(WHAT THE TASK REQUIRES)
Every line below that has the string "output" needs to be copied.

Collected data:
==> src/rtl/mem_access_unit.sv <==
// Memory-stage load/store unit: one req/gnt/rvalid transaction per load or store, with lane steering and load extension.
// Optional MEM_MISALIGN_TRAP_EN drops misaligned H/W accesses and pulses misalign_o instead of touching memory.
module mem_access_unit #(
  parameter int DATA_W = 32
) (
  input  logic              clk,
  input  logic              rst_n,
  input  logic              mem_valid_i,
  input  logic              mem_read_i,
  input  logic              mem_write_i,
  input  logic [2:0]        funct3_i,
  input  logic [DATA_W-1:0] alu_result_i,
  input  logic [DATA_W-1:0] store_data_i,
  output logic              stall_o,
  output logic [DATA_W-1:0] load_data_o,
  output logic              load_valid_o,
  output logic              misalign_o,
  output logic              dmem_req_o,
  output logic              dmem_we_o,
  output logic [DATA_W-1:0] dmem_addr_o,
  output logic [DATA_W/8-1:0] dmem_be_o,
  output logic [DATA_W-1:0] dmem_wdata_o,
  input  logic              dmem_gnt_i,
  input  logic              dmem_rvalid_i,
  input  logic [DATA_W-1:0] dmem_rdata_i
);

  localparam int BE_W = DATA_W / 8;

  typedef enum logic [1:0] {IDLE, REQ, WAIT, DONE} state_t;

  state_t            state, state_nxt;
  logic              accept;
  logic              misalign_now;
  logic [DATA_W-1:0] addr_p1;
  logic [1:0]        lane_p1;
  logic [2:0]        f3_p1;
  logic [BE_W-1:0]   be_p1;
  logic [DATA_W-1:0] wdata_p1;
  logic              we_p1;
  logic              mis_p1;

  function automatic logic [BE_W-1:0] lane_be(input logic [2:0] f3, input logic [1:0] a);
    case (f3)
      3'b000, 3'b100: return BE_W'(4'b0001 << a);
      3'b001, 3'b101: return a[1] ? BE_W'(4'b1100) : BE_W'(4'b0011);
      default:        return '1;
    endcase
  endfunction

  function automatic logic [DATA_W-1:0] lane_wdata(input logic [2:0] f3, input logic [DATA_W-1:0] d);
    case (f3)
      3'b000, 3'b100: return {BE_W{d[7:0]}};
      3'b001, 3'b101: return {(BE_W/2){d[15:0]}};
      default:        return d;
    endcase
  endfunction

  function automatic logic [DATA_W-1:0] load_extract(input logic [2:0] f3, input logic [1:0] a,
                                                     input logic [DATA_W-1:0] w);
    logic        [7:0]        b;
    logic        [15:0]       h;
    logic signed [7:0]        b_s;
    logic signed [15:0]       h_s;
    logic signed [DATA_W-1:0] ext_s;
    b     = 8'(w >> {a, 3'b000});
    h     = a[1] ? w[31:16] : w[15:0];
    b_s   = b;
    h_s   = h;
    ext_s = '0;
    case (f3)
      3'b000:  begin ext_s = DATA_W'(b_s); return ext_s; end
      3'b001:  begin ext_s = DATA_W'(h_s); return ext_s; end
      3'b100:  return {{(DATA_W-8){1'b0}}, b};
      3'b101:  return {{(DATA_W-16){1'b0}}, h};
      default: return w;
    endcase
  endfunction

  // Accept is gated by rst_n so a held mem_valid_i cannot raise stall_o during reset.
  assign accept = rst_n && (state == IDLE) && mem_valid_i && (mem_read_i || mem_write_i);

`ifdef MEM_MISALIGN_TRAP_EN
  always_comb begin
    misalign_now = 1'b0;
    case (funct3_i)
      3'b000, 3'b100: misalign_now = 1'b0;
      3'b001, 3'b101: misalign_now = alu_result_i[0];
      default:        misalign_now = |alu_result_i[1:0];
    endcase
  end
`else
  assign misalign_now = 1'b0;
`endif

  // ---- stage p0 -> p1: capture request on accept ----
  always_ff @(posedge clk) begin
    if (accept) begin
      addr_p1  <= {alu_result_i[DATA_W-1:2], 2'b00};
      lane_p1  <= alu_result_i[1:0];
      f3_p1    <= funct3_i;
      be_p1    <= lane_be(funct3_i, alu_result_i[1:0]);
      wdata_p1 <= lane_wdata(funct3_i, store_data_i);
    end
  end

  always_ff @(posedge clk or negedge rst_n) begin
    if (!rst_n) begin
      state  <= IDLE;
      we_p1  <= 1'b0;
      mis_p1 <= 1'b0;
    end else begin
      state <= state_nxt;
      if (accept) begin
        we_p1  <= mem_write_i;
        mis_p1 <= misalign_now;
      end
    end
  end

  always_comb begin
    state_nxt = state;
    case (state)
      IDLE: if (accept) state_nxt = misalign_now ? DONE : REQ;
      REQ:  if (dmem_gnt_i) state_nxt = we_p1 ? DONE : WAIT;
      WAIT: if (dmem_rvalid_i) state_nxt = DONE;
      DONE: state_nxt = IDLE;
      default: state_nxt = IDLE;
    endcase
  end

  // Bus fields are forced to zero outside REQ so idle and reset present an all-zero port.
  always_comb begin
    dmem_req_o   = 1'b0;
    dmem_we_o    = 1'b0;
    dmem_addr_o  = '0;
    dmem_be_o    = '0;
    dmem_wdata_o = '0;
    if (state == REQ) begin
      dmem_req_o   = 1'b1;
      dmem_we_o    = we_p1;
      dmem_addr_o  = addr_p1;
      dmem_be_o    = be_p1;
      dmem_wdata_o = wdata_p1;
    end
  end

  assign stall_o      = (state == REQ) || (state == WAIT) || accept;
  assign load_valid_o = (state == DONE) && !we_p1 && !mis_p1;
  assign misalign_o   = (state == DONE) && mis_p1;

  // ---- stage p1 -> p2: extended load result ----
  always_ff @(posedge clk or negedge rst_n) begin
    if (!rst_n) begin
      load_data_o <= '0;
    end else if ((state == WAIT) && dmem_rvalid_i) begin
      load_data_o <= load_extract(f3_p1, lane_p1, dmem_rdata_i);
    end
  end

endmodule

(RESPONSE TO THIS TASK)
  output logic              stall_o,
  output logic [DATA_W-1:0] load_data_o,
  output logic              load_valid_o,
  output logic              misalign_o,
  output logic              dmem_req_o,
  output logic              dmem_we_o,
  output logic [DATA_W-1:0] dmem_addr_o,
  output logic [DATA_W/8-1:0] dmem_be_o,
  output logic [DATA_W-1:0] dmem_wdata_o,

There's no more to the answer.